In the library-like area of RC, I found a copy of this paper and started reading it. Let me show you its BibTeX entry (adapted from HAL’s):

@inproceedings{flajolet:hal-00406166,
  TITLE = {HyperLogLog: the analysis of a near-optimal cardinality estimation algorithm},
  AUTHOR = {Flajolet, Philippe and Fusy, Éric and Gandouet, Olivier and Meunier, Frédéric},
  URL = {https://hal.inria.fr/hal-00406166},
  BOOKTITLE = {AofA: Analysis of Algorithms},
  ADDRESS = {Juan les Pins, France},
  EDITOR = {Jacquet, Philippe},
  PUBLISHER = {Discrete Mathematics and Theoretical Computer Science},
  SERIES = {DMTCS Proceedings},
  VOLUME = {DMTCS Proceedings vol. AH, 2007 Conference on Analysis of Algorithms (AofA 07)},
  PAGES = {137-156},
  YEAR = {2007},
  MONTH = Jun,
  KEYWORDS = {cardinality estimation ; Probabilistic algorithm},
  PDF = {https://hal.inria.fr/hal-00406166/file/dmAH0110.pdf},
  HAL_ID = {hal-00406166},
  HAL_VERSION = {v2},
} 

I couldn’t resist pasting it for two reasons: 0) academic nostalgia and 1) address in the South of France!

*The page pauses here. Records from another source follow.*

### config.mk
export PLATFORM = sky130hd
export DESIGN_NAME = recovery_handler
export DESIGN_NICKNAME = d
export VERILOG_FILES = /design/src/hw/rec_pkg.sv /design/src/hw/recovery_handler.sv /design/src/hw/recovery_regs.sv /design/src/hw/recovery_transmitter.sv /design/src/hw/recovery_executor.sv /design/src/hw/recovery_receiver.sv /design/src/hw/recovery_pec.sv
export VERILOG_INCLUDE_DIRS = /design/src /design/src/hw
export SDC_FILE = /design/constraint.sdc
export NUM_CORES = 1
export LEC_CHECK = 0
export BUFFER_PORTS_ARGS = -buffer_cell sky130_fd_sc_hd__buf_4
export CAP_MARGIN = 20
export CORE_ASPECT_RATIO = 1.4
export CORE_UTILIZATION = 48
export CTS_CLUSTER_SIZE = 40
export DETAILED_ROUTE_END_ITERATION = 16
export PLACE_DENSITY_LB_ADDON = 0.1
export SLEW_MARGIN = 20
export SYNTH_ARGS = -nofsm -noshare
export SYNTH_HDL_FRONTEND = slang
export SYNTH_SLANG_ARGS = --single-unit
### constraint.sdc
create_clock -name clk_i -period 4.65 [get_ports clk_i]
set_input_delay 0.93 -clock clk_i [delete_from_list [all_inputs] [get_ports clk_i]]
set_output_delay 0.93 -clock clk_i [all_outputs]
set_load 0.02 [all_outputs]
### src/hw/rec_defines.svh
// Recovery handler constants: mode value, command range, sizes and Wishbone word map
`ifndef REC_DEFINES_SVH
`define REC_DEFINES_SVH

// DEVICE_STATUS[7:0] value that turns recovery on
`define REC_MODE_RECOVERY 8'd3

// Commands REC_CMD_BASE .. REC_CMD_BASE+7 map onto the registers
`define REC_CMD_BASE 8'h22
`define REC_NUM_REGS 8
`define REC_REG_BYTES 4

// CRC-8 polynomial of the PEC
`define REC_PEC_POLY 8'h07

// Wishbone word addresses
`define REC_WB_ADR_W 4
`define REC_ADR_STATUS 4'd0
`define REC_ADR_ERRCNT 4'd1
`define REC_ADR_REG0 4'd2

`endif
### src/hw/rec_pkg.sv
// Recovery handler types shared by the byte streams, the command path and Wishbone
`default_nettype none

`include "rec_defines.svh"

package rec_pkg;

  typedef logic [7:0] rec_byte_t;

  // Ready travels back as its own signal
  typedef struct packed {
    logic      valid;
    rec_byte_t data;
  } rec_stream_t;

  // Parsed packet, pay_cnt saturates at REC_REG_BYTES+1
  typedef struct packed {
    rec_byte_t   cmd;
    logic        is_rd;
    logic [15:0] len;
    logic [31:0] data;
    logic [2:0]  pay_cnt;
    logic        pec_ok;
  } rec_cmd_t;

  typedef struct packed {
    logic        valid;
    logic [2:0]  idx;
    logic [31:0] data;
    logic [3:0]  be;
  } rec_wr_t;

  // Length of a response is always REC_REG_BYTES
  typedef struct packed {
    logic        valid;
    logic [31:0] data;
  } rec_resp_t;

  typedef struct packed {
    logic                     cyc;
    logic                     stb;
    logic                     we;
    logic [`REC_WB_ADR_W-1:0] adr;
    logic [31:0]              dat;
  } rec_wb_req_t;

  typedef struct packed {
    logic        ack;
    logic [31:0] dat;
  } rec_wb_rsp_t;

endpackage

`default_nettype wire

### src/hw/recovery_handler.sv
// Recovery handler top, connects receiver, executor, transmitter and register file
`timescale 1ns/1ps
`default_nettype none

module recovery_handler (
  input  logic                 clk_i,
  input  logic                 rst_i,
  input  rec_pkg::rec_stream_t rx_i,
  output logic                 rx_ready_o,
  input  logic                 bus_start_i,
  input  logic                 bus_stop_i,
  output rec_pkg::rec_stream_t tx_o,
  input  logic                 tx_ready_i,
  input  rec_pkg::rec_wb_req_t wb_i,
  output rec_pkg::rec_wb_rsp_t wb_o
);

  logic               rec_enable;
  logic               cmd_valid;
  logic               cmd_ready;
  rec_pkg::rec_cmd_t  cmd;
  rec_pkg::rec_wr_t   wr;
  logic [2:0]         rd_idx;
  logic [31:0]        rd_data;
  rec_pkg::rec_resp_t resp;
  logic               resp_ready;
  logic               err_inc;

  // Packet parsing
  recovery_receiver xrecovery_receiver (
    .clk_i      (clk_i),
    .rst_i      (rst_i),
    .enable_i   (rec_enable),
    .rx_i       (rx_i),
    .bus_start_i(bus_start_i),
    .bus_stop_i (bus_stop_i),
    .cmd_ready_i(cmd_ready),
    .rx_ready_o (rx_ready_o),
    .cmd_valid_o(cmd_valid),
    .cmd_o      (cmd)
  );

  recovery_executor xrecovery_executor (
    .clk_i       (clk_i),
    .rst_i       (rst_i),
    .enable_i    (rec_enable),
    .cmd_valid_i (cmd_valid),
    .cmd_i       (cmd),
    .resp_ready_i(resp_ready),
    .rd_data_i   (rd_data),
    .cmd_ready_o (cmd_ready),
    .wr_o        (wr),
    .rd_idx_o    (rd_idx),
    .resp_o      (resp),
    .err_inc_o   (err_inc)
  );

  // Response path
  recovery_transmitter xrecovery_transmitter (
    .clk_i       (clk_i),
    .rst_i       (rst_i),
    .enable_i    (rec_enable),
    .resp_i      (resp),
    .tx_ready_i  (tx_ready_i),
    .resp_ready_o(resp_ready),
    .tx_o        (tx_o)
  );

  recovery_regs xrecovery_regs (
    .clk_i       (clk_i),
    .rst_i       (rst_i),
    .wb_i        (wb_i),
    .wr_i        (wr),
    .rd_idx_i    (rd_idx),
    .err_inc_i   (err_inc),
    .wb_o        (wb_o),
    .rd_data_o   (rd_data),
    .rec_enable_o(rec_enable)
  );

endmodule

`default_nettype wire

### src/hw/recovery_regs.sv
// Recovery register file, Wishbone classic slave for DEVICE_STATUS, ERR_COUNT and the registers
`timescale 1ns/1ps
`default_nettype none

`include "rec_defines.svh"

module recovery_regs (
  input  logic                 clk_i,
  input  logic                 rst_i,
  input  rec_pkg::rec_wb_req_t wb_i,
  input  rec_pkg::rec_wr_t     wr_i,
  input  logic [2:0]           rd_idx_i,
  input  logic                 err_inc_i,
  output rec_pkg::rec_wb_rsp_t wb_o,
  output logic [31:0]          rd_data_o,
  output logic                 rec_enable_o
);

  logic [31:0]              status_q;
  logic [31:0]              errcnt_q;
  logic [31:0]              regs_q [`REC_NUM_REGS];
  logic                     ack_q;
  logic [31:0]              rdat_q;
  logic [31:0]              rdat_d;
  logic                     wb_req;
  logic                     wb_wr;
  logic [`REC_WB_ADR_W-1:0] reg_off;
  logic                     adr_is_reg;
  logic                     wb_reg_we;

  // Ack goes high once, one cycle after the request is seen
  assign wb_req = wb_i.cyc && wb_i.stb && !ack_q;
  assign wb_wr = wb_req && wb_i.we;

  // STATUS and ERRCNT wrap to large offsets here
  assign reg_off = wb_i.adr - `REC_ADR_REG0;
  assign adr_is_reg = reg_off < `REC_WB_ADR_W'(`REC_NUM_REGS);

  // Executor takes the register on a same-cycle clash
  assign wb_reg_we = wb_wr && adr_is_reg && !(wr_i.valid && (wr_i.idx == reg_off[2:0]));

  always_comb begin
    case (wb_i.adr)
      `REC_ADR_STATUS: rdat_d = status_q;
      `REC_ADR_ERRCNT: rdat_d = errcnt_q;
      default:         rdat_d = adr_is_reg ? regs_q[reg_off[2:0]] : '0;
    endcase
  end

  always_ff @(posedge clk_i) begin
    if (rst_i) begin
      status_q <= '0;
      errcnt_q <= '0;
      ack_q    <= 1'b0;
      for (int r = 0; r < `REC_NUM_REGS; r++) begin
        regs_q[r] <= '0;
      end
    end else begin
      ack_q <= wb_req;
      // ERR_COUNT is read only
      if (wb_wr && (wb_i.adr == `REC_ADR_STATUS)) begin
        status_q <= wb_i.dat;
      end
      if (err_inc_i) begin
        errcnt_q <= errcnt_q + 32'd1;
      end
      if (wb_reg_we) begin
        regs_q[reg_off[2:0]] <= wb_i.dat;
      end
      if (wr_i.valid) begin
        for (int b = 0; b < `REC_REG_BYTES; b++) begin
          if (wr_i.be[b]) begin
            regs_q[wr_i.idx][8*b +: 8] <= wr_i.data[8*b +: 8];
          end
        end
      end
    end
  end

  always_ff @(posedge clk_i) begin
    if (wb_req) begin
      rdat_q <= rdat_d;
    end
  end

  assign wb_o.ack = ack_q;
  assign wb_o.dat = rdat_q;
  assign rd_data_o = regs_q[rd_idx_i];
  assign rec_enable_o = (status_q[7:0] == `REC_MODE_RECOVERY);

endmodule

`default_nettype wire

### src/hw/recovery_transmitter.sv
// Recovery transmitter, sends length, register bytes and PEC of a read response
`timescale 1ns/1ps
`default_nettype none

`include "rec_defines.svh"

module recovery_transmitter (
  input  logic                 clk_i,
  input  logic                 rst_i,
  input  logic                 enable_i,
  input  rec_pkg::rec_resp_t   resp_i,
  input  logic                 tx_ready_i,
  output logic                 resp_ready_o,
  output rec_pkg::rec_stream_t tx_o
);

  // Two length bytes, the data bytes, then the PEC
  localparam logic [2:0] LastIdx = 3'(`REC_REG_BYTES + 2);

  logic               busy_q;
  logic [2:0]         cnt_q;
  logic [31:0]        data_q;
  logic [1:0]         lane;
  logic               accept;
  logic               tx_fire;
  rec_pkg::rec_byte_t byte_d;
  rec_pkg::rec_byte_t crc;

  assign resp_ready_o = enable_i && !busy_q;
  assign accept = resp_i.valid && resp_ready_o;
  assign tx_fire = busy_q && tx_ready_i;
  assign lane = 2'(cnt_q - 3'd2);

  // Byte select, stable while the counter waits for ready
  always_comb begin
    case (cnt_q)
      3'd0:    byte_d = 8'(`REC_REG_BYTES);
      3'd1:    byte_d = '0;
      LastIdx: byte_d = crc;
      default: byte_d = data_q[8*lane +: 8];
    endcase
  end

  recovery_pec xtx_pec (
    .clk_i  (clk_i),
    .rst_i  (rst_i),
    .clear_i(accept || !enable_i),
    .en_i   (tx_fire && (cnt_q != LastIdx)),
    .data_i (byte_d),
    .crc_o  (crc)
  );

  always_ff @(posedge clk_i) begin
    if (rst_i || !enable_i) begin
      busy_q <= 1'b0;
      cnt_q  <= '0;
    end else if (accept) begin
      busy_q <= 1'b1;
      cnt_q  <= '0;
    end else if (tx_fire) begin
      if (cnt_q == LastIdx) begin
        busy_q <= 1'b0;
      end
      cnt_q <= cnt_q + 3'd1;
    end
  end

  always_ff @(posedge clk_i) begin
    if (accept) begin
      data_q <= resp_i.data;
    end
  end

  assign tx_o.valid = busy_q;
  assign tx_o.data = byte_d;

endmodule

`default_nettype wire

### src/hw/recovery_executor.sv
// Recovery executor, validates commands, commits writes, starts read responses, counts errors
`timescale 1ns/1ps
`default_nettype none

`include "rec_defines.svh"

module recovery_executor (
  input  logic               clk_i,
  input  logic               rst_i,
  input  logic               enable_i,
  input  logic               cmd_valid_i,
  input  rec_pkg::rec_cmd_t  cmd_i,
  input  logic               resp_ready_i,
  input  logic [31:0]        rd_data_i,
  output logic               cmd_ready_o,
  output rec_pkg::rec_wr_t   wr_o,
  output logic [2:0]         rd_idx_o,
  output rec_pkg::rec_resp_t resp_o,
  output logic               err_inc_o
);

  rec_pkg::rec_byte_t cmd_off;
  logic               in_range;
  logic               len_ok;
  logic               wr_ok;
  logic [4:0]         be_full;
  logic               accept;
  logic               wr_vld_q;
  logic [2:0]         idx_q;
  logic [31:0]        wr_data_q;
  logic [3:0]         be_q;
  logic               fetch_q;
  logic               resp_vld_q;
  logic [31:0]        resp_data_q;
  logic               err_q;

  // No new command while a read is still in flight
  assign cmd_ready_o = enable_i && !fetch_q && !resp_vld_q;
  assign accept = cmd_valid_i && cmd_ready_o;

  // Codes below the base wrap around and fall out of range
  assign cmd_off = cmd_i.cmd - `REC_CMD_BASE;
  assign in_range = cmd_off < 8'(`REC_NUM_REGS);
  assign len_ok = (cmd_i.len >= 16'd1) && (cmd_i.len <= 16'(`REC_REG_BYTES)) &&
                  (16'(cmd_i.pay_cnt) == cmd_i.len);
  assign wr_ok = cmd_i.pec_ok && in_range && len_ok;

  // Lanes 0 .. len-1
  assign be_full = (5'd1 << cmd_i.len[2:0]) - 5'd1;

  always_ff @(posedge clk_i) begin
    if (rst_i || !enable_i) begin
      wr_vld_q   <= 1'b0;
      fetch_q    <= 1'b0;
      resp_vld_q <= 1'b0;
      err_q      <= 1'b0;
    end else begin
      wr_vld_q <= accept && !cmd_i.is_rd && wr_ok;
      fetch_q  <= accept && cmd_i.is_rd && in_range;
      err_q    <= accept && !(cmd_i.is_rd ? in_range : wr_ok);
      if (fetch_q) begin
        resp_vld_q <= 1'b1;
      end else if (resp_vld_q && resp_ready_i) begin
        resp_vld_q <= 1'b0;
      end
    end
  end

  always_ff @(posedge clk_i) begin
    if (accept) begin
      idx_q     <= cmd_off[2:0];
      wr_data_q <= cmd_i.data;
      be_q      <= be_full[3:0];
    end
    // Register read returns in the cycle after accept
    if (fetch_q) begin
      resp_data_q <= rd_data_i;
    end
  end

  assign wr_o.valid = wr_vld_q;
  assign wr_o.idx = idx_q;
  assign wr_o.data = wr_data_q;
  assign wr_o.be = be_q;
  assign rd_idx_o = idx_q;
  assign resp_o.valid = resp_vld_q;
  assign resp_o.data = resp_data_q;
  assign err_inc_o = err_q;

endmodule

`default_nettype wire

### src/hw/recovery_receiver.sv
// Recovery receiver, parses framed packets from the byte stream and checks their PEC
`timescale 1ns/1ps
`default_nettype none

`include "rec_defines.svh"

module recovery_receiver (
  input  logic                 clk_i,
  input  logic                 rst_i,
  input  logic                 enable_i,
  input  rec_pkg::rec_stream_t rx_i,
  input  logic                 bus_start_i,
  input  logic                 bus_stop_i,
  input  logic                 cmd_ready_i,
  output logic                 rx_ready_o,
  output logic                 cmd_valid_o,
  output rec_pkg::rec_cmd_t    cmd_o
);

  localparam logic [2:0] MaxPay = 3'(`REC_REG_BYTES);

  typedef enum logic [2:0] {
    ST_IDLE,
    ST_CMD,
    ST_LEN_L,
    ST_LEN_H,
    ST_DATA
  } state_e;

  state_e             state_q;
  rec_pkg::rec_byte_t cmd_byte_q;
  logic [15:0]        len_q;
  logic [31:0]        pay_q;
  logic [2:0]         pay_cnt_q;
  rec_pkg::rec_byte_t held_q;
  logic               held_vld_q;
  logic               cmd_valid_q;
  rec_pkg::rec_cmd_t  cmd_q;
  rec_pkg::rec_byte_t pec_data;
  rec_pkg::rec_byte_t crc;
  logic               rx_fire;
  logic               pec_en;
  logic               emit_wr;
  logic               emit_rd;

  // Bus conditions take priority over a byte in the same cycle
  assign rx_ready_o = !cmd_valid_q;
  assign rx_fire = rx_i.valid && rx_ready_o && !bus_start_i && !bus_stop_i;
  assign emit_wr = bus_stop_i && (state_q == ST_DATA);
  // Repeated start right after the command byte is a read request
  assign emit_rd = bus_start_i && !bus_stop_i && (state_q == ST_LEN_L);

  // The last data byte may be the PEC, so it is only folded once the next one arrives
  assign pec_data = (state_q == ST_DATA) ? held_q : rx_i.data;
  assign pec_en = rx_fire && ((state_q == ST_CMD) || (state_q == ST_LEN_L) ||
                              (state_q == ST_LEN_H) || (state_q == ST_DATA && held_vld_q));

  recovery_pec xrx_pec (
    .clk_i  (clk_i),
    .rst_i  (rst_i),
    .clear_i(bus_start_i || !enable_i),
    .en_i   (pec_en),
    .data_i (pec_data),
    .crc_o  (crc)
  );

  always_ff @(posedge clk_i) begin
    if (rst_i || !enable_i) begin
      state_q     <= ST_IDLE;
      held_vld_q  <= 1'b0;
      pay_cnt_q   <= '0;
      cmd_valid_q <= 1'b0;
    end else begin
      if (cmd_valid_q && cmd_ready_i) begin
        cmd_valid_q <= 1'b0;
      end
      if (emit_wr || emit_rd) begin
        cmd_valid_q <= 1'b1;
      end
      if (bus_stop_i) begin
        state_q <= ST_IDLE;
      end else if (bus_start_i) begin
        state_q    <= ST_CMD;
        held_vld_q <= 1'b0;
        pay_cnt_q  <= '0;
      end else if (rx_fire) begin
        case (state_q)
          ST_CMD:   state_q <= ST_LEN_L;
          ST_LEN_L: state_q <= ST_LEN_H;
          ST_LEN_H: state_q <= ST_DATA;
          ST_DATA: begin
            held_vld_q <= 1'b1;
            // Saturate one past the register width
            if (held_vld_q && pay_cnt_q <= MaxPay) begin
              pay_cnt_q <= pay_cnt_q + 3'd1;
            end
          end
          default: ;
        endcase
      end
    end
  end

  // Field staging
  always_ff @(posedge clk_i) begin
    if (rx_fire) begin
      case (state_q)
        ST_CMD:   cmd_byte_q <= rx_i.data;
        ST_LEN_L: len_q[7:0] <= rx_i.data;
        ST_LEN_H: len_q[15:8] <= rx_i.data;
        ST_DATA: begin
          held_q <= rx_i.data;
          if (held_vld_q && pay_cnt_q < MaxPay) begin
            pay_q[8*pay_cnt_q[1:0] +: 8] <= held_q;
          end
        end
        default: ;
      endcase
    end
    if (emit_wr) begin
      cmd_q.cmd     <= cmd_byte_q;
      cmd_q.is_rd   <= 1'b0;
      cmd_q.len     <= len_q;
      cmd_q.data    <= pay_q;
      cmd_q.pay_cnt <= pay_cnt_q;
      cmd_q.pec_ok  <= held_vld_q && (held_q == crc);
    end else if (emit_rd) begin
      // A read request carries no PEC
      cmd_q.cmd     <= cmd_byte_q;
      cmd_q.is_rd   <= 1'b1;
      cmd_q.len     <= '0;
      cmd_q.data    <= '0;
      cmd_q.pay_cnt <= '0;
      cmd_q.pec_ok  <= 1'b0;
    end
  end

  assign cmd_valid_o = cmd_valid_q;
  assign cmd_o = cmd_q;

endmodule

`default_nettype wire

### src/hw/recovery_pec.sv
// Recovery PEC, running CRC-8 over the bytes it is handed
`timescale 1ns/1ps
`default_nettype none

`include "rec_defines.svh"

module recovery_pec (
  input  logic               clk_i,
  input  logic               rst_i,
  input  logic               clear_i,
  input  logic               en_i,
  input  rec_pkg::rec_byte_t data_i,
  output rec_pkg::rec_byte_t crc_o
);

  rec_pkg::rec_byte_t crc_q;

  // MSB first, one byte per call
  function automatic rec_pkg::rec_byte_t crc_fold(input rec_pkg::rec_byte_t crc,
                                                  input rec_pkg::rec_byte_t data);
    rec_pkg::rec_byte_t c;
    c = crc ^ data;
    for (int i = 0; i < 8; i++) begin
      c = c[7] ? ((c << 1) ^ `REC_PEC_POLY) : (c << 1);
    end
    return c;
  endfunction

  always_ff @(posedge clk_i) begin
    if (rst_i || clear_i) begin
      crc_q <= '0;
    end else if (en_i) begin
      crc_q <= crc_fold(crc_q, data_i);
    end
  end

  assign crc_o = crc_q;

endmodule

`default_nettype wire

The paper caught my attention because it presents a cardinality estimator where applications range from networking (which I’ve been meaning to get better at) to data mining (which we use in data science). A cardinality estimator is an algorithm for estimating (here, probabilistically) the number of distinct elements in ((very) large) datasets. The latter usually come in the form of streams, either because the dataset is too large to fit in memory (data mining context) or because it is (malicious?) data traffic (networking context).